Task description = Please copy exactly the lines from the top of the data through the line containing "export MAX_ROUTING_LAYER = met4", and nothing else.

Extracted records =
------------

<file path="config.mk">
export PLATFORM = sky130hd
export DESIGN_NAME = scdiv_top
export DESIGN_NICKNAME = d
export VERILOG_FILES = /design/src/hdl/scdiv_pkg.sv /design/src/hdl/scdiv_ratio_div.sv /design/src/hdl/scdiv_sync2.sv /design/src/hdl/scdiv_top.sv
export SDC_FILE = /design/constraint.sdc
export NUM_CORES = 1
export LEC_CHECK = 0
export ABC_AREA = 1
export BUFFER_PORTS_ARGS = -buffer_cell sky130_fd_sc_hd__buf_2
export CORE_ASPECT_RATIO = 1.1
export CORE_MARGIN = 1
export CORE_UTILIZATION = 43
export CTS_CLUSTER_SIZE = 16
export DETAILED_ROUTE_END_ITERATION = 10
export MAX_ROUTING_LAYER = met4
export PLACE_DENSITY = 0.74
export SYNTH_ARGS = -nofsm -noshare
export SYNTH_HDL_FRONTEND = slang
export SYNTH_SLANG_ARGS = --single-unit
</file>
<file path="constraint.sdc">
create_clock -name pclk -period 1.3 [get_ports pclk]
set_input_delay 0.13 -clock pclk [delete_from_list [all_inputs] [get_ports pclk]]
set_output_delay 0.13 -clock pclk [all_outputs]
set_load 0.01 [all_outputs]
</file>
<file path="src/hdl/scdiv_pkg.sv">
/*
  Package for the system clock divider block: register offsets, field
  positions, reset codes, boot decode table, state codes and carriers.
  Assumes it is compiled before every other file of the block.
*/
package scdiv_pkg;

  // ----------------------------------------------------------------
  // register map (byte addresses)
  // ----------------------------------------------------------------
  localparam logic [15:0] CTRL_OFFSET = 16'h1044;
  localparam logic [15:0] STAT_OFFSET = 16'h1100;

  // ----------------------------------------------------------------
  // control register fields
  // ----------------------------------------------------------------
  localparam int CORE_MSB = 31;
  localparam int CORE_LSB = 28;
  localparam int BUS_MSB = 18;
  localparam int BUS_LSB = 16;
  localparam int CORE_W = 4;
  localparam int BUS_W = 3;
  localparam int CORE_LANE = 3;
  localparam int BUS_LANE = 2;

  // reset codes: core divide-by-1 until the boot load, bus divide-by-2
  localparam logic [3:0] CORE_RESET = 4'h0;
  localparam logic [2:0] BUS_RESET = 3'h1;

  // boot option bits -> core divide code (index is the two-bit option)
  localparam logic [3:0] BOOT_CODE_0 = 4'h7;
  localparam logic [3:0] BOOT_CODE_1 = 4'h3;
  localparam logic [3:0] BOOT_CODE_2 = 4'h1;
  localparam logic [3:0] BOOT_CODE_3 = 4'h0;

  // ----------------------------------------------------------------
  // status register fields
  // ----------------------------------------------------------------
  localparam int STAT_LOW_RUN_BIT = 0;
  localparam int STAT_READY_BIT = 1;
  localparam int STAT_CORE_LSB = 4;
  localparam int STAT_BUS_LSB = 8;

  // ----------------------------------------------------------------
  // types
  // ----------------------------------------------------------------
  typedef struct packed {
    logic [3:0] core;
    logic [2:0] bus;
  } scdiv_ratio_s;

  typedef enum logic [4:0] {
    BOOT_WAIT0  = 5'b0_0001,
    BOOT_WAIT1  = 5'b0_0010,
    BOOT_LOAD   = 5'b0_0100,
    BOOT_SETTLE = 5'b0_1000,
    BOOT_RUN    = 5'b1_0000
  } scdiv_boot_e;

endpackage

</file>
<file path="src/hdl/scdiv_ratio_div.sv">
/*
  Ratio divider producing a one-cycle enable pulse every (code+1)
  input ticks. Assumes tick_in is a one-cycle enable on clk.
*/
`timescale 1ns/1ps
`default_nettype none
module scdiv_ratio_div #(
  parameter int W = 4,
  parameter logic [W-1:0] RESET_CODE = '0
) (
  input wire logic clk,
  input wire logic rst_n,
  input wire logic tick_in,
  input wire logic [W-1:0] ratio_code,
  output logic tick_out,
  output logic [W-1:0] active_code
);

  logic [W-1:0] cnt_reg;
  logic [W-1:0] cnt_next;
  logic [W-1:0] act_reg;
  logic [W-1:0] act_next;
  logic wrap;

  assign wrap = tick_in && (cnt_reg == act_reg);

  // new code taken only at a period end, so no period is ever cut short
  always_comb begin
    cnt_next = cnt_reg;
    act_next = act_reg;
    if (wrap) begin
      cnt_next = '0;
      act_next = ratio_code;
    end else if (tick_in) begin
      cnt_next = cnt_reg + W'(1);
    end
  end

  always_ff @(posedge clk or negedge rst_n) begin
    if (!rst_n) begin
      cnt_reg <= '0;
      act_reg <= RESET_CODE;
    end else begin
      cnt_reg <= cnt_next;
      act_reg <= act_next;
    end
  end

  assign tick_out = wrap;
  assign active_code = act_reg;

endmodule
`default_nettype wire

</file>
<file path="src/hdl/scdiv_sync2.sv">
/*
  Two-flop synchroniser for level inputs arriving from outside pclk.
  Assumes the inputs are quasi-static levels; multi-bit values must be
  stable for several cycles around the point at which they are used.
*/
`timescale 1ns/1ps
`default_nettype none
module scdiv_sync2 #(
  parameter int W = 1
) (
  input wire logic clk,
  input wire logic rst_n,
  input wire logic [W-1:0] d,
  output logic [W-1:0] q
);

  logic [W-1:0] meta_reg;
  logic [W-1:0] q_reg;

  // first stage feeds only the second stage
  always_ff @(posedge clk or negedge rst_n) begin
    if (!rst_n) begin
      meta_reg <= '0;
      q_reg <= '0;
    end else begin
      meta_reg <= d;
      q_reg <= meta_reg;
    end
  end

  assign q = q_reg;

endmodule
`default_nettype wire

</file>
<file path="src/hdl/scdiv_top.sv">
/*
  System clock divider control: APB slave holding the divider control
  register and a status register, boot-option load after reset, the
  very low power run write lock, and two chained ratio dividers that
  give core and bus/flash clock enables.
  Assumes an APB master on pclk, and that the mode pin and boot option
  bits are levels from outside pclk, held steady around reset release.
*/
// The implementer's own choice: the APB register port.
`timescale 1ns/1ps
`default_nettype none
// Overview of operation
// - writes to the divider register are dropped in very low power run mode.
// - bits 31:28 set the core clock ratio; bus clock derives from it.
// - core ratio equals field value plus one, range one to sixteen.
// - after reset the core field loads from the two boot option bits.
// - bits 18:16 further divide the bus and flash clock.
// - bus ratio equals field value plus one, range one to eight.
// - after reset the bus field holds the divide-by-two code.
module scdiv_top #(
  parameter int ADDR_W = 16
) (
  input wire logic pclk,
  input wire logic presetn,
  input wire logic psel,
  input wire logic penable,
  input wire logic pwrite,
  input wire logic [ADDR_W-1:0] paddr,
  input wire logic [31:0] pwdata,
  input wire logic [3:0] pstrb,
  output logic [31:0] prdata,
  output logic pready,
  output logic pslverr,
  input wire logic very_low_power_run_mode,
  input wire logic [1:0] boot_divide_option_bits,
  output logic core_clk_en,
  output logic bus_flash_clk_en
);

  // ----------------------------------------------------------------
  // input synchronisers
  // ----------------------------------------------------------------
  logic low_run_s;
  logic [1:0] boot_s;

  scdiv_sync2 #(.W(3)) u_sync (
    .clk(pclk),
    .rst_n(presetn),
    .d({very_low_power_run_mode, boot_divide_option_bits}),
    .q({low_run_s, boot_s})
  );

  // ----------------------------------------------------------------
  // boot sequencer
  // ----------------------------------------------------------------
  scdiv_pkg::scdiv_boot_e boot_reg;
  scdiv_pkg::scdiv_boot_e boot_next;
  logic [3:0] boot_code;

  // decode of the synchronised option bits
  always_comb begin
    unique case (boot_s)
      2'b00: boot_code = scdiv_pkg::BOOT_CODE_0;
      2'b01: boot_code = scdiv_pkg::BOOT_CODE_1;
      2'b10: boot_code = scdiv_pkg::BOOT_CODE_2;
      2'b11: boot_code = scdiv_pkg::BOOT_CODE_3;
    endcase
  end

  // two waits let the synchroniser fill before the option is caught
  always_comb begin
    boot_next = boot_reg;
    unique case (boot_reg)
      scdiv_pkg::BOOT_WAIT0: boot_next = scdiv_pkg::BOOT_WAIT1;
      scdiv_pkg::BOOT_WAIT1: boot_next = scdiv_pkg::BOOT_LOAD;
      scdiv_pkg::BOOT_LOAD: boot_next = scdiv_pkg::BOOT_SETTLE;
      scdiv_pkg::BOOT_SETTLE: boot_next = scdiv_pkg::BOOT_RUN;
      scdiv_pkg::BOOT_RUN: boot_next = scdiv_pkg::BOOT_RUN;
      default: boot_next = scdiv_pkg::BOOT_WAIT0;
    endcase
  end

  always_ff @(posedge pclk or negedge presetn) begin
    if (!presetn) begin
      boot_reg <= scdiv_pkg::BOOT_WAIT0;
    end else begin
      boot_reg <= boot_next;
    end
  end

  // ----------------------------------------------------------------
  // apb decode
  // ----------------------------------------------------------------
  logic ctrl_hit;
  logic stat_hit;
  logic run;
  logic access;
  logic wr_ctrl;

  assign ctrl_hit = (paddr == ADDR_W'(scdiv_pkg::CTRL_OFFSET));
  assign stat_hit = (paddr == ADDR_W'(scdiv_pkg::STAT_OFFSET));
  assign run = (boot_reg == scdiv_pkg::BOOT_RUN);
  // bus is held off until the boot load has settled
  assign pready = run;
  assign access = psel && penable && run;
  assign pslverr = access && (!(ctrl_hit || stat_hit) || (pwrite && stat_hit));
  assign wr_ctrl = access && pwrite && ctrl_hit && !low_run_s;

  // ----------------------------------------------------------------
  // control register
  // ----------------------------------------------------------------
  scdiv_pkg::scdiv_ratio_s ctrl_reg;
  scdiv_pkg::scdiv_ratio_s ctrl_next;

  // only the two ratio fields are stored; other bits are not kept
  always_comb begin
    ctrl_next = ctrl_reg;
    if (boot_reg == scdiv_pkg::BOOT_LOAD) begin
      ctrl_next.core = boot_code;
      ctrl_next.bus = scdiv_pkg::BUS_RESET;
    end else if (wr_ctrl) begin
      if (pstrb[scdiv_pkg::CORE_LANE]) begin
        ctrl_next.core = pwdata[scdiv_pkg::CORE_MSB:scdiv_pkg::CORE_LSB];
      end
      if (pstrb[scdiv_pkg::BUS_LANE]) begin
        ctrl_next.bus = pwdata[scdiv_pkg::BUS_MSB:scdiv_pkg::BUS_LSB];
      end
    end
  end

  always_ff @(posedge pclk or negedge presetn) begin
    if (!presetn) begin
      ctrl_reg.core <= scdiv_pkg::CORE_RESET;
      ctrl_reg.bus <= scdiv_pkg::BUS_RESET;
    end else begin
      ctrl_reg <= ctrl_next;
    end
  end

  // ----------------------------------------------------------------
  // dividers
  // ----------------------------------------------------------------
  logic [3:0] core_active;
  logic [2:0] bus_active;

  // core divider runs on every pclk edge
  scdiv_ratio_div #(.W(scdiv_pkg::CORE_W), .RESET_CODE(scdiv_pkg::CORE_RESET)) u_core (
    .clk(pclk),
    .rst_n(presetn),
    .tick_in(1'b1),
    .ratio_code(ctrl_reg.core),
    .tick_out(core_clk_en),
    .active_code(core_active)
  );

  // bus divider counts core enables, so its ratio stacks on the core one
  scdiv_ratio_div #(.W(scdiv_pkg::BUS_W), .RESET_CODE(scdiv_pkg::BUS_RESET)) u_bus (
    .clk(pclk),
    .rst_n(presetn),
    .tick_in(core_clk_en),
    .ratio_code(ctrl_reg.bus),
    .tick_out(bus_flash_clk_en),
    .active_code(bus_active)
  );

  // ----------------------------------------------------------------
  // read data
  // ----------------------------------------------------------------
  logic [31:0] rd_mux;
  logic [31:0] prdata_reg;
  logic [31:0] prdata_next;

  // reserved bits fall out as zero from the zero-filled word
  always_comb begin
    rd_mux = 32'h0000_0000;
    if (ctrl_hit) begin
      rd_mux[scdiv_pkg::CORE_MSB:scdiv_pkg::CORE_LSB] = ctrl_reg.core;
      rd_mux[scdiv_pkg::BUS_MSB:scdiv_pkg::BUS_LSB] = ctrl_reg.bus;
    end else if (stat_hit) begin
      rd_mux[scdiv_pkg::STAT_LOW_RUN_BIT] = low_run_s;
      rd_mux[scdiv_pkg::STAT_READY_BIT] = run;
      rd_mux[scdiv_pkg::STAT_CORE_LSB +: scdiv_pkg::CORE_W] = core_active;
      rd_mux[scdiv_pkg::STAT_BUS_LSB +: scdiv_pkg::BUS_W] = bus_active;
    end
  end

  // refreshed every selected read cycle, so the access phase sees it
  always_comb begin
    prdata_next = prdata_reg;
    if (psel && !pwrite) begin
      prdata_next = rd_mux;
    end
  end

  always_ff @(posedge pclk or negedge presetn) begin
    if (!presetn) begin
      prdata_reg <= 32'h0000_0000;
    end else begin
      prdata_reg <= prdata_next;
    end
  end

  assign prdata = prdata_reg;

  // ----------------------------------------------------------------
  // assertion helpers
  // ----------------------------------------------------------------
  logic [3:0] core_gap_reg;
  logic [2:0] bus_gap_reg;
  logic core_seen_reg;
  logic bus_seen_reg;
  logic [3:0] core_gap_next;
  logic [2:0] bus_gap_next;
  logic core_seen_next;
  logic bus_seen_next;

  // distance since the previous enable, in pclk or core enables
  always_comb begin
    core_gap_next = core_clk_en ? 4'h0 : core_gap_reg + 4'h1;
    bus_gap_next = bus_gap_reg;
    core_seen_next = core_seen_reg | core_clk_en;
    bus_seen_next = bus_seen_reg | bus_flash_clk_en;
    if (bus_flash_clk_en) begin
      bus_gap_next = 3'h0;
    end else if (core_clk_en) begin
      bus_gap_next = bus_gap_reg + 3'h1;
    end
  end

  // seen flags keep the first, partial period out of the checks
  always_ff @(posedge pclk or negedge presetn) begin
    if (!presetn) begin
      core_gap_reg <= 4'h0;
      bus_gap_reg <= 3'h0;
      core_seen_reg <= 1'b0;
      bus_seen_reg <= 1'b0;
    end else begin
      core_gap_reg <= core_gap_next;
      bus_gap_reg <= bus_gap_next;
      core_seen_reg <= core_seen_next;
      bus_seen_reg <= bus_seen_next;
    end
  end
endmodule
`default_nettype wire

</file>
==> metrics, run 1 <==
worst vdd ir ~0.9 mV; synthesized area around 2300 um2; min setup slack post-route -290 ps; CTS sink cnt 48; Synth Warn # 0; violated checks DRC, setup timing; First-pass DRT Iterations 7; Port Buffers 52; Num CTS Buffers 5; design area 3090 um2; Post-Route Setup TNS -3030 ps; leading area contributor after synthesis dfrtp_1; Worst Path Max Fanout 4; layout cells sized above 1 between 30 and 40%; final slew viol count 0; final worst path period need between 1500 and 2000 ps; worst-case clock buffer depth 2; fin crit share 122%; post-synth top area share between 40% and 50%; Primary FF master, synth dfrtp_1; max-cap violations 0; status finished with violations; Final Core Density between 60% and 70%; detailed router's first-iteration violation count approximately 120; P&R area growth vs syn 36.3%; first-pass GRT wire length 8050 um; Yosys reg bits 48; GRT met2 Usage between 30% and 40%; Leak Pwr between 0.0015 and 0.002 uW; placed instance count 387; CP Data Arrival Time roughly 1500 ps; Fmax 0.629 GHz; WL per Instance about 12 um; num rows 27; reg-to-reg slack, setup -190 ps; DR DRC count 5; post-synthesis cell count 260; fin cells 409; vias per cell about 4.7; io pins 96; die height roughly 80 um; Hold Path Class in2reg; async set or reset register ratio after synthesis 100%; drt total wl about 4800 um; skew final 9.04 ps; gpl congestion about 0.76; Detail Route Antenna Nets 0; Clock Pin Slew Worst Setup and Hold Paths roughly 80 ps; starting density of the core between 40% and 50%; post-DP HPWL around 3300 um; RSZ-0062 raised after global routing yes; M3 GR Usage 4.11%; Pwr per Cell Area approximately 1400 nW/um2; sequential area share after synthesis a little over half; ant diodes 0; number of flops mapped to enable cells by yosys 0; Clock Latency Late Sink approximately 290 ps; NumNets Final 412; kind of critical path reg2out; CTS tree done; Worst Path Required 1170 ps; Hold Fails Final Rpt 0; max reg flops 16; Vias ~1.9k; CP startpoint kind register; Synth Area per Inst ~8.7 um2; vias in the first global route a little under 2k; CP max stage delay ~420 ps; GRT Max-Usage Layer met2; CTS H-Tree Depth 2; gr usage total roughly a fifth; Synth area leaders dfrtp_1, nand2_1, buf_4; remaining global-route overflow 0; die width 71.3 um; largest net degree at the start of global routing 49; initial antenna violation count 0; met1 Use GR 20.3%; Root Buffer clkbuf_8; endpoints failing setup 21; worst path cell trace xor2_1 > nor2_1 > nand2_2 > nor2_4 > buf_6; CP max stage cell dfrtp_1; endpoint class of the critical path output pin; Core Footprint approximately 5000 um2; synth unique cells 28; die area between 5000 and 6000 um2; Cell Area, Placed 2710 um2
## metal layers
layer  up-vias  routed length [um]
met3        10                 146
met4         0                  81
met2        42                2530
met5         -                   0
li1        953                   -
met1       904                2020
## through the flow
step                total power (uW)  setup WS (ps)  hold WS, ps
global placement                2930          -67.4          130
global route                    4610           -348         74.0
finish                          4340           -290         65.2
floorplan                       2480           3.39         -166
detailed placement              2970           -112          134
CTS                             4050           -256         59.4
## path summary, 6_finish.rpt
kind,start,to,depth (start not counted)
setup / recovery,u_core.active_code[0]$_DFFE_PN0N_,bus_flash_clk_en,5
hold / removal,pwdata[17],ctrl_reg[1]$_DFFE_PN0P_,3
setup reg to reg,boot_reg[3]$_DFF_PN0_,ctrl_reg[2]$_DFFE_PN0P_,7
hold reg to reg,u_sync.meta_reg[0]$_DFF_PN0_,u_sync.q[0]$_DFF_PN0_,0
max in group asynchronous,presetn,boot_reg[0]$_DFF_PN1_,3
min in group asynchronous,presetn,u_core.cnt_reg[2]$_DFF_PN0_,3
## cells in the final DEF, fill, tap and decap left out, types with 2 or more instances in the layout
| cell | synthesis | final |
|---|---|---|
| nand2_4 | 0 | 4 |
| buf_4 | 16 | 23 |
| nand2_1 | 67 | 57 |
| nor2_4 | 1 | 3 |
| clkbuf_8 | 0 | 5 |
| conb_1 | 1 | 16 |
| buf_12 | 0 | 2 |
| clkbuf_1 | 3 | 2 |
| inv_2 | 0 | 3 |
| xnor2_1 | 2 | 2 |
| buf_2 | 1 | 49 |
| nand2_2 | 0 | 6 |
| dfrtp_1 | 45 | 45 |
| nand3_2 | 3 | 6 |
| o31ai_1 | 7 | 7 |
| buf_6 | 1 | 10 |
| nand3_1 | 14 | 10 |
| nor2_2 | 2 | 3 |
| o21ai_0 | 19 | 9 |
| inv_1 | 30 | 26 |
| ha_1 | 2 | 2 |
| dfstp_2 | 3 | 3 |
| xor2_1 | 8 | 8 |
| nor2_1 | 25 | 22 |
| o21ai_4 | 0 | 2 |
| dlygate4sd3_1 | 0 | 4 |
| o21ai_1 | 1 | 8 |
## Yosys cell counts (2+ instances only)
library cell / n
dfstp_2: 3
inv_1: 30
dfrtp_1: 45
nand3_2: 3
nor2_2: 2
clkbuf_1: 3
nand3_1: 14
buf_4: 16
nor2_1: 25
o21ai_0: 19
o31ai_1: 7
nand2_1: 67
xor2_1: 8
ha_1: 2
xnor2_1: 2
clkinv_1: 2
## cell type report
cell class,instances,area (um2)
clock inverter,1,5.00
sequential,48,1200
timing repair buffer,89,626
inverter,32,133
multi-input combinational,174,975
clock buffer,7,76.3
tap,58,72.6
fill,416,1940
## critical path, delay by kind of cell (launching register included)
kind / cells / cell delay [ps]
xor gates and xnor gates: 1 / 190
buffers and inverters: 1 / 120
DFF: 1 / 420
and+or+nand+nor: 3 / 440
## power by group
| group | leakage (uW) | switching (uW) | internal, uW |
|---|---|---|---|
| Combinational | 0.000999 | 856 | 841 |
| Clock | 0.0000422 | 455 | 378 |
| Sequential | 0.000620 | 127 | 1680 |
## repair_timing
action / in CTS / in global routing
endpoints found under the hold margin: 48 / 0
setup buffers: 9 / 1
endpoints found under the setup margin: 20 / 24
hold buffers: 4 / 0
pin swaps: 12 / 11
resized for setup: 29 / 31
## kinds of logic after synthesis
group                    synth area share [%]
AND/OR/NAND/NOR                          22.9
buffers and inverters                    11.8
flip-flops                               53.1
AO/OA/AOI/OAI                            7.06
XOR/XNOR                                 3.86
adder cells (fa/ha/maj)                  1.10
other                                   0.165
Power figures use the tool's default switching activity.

------------

Answer to this problem =
<file path="config.mk">
export PLATFORM = sky130hd
export DESIGN_NAME = scdiv_top
export DESIGN_NICKNAME = d
export VERILOG_FILES = /design/src/hdl/scdiv_pkg.sv /design/src/hdl/scdiv_ratio_div.sv /design/src/hdl/scdiv_sync2.sv /design/src/hdl/scdiv_top.sv
export SDC_FILE = /design/constraint.sdc
export NUM_CORES = 1
export LEC_CHECK = 0
export ABC_AREA = 1
export BUFFER_PORTS_ARGS = -buffer_cell sky130_fd_sc_hd__buf_2
export CORE_ASPECT_RATIO = 1.1
export CORE_MARGIN = 1
export CORE_UTILIZATION = 43
export CTS_CLUSTER_SIZE = 16
export DETAILED_ROUTE_END_ITERATION = 10
export MAX_ROUTING_LAYER = met4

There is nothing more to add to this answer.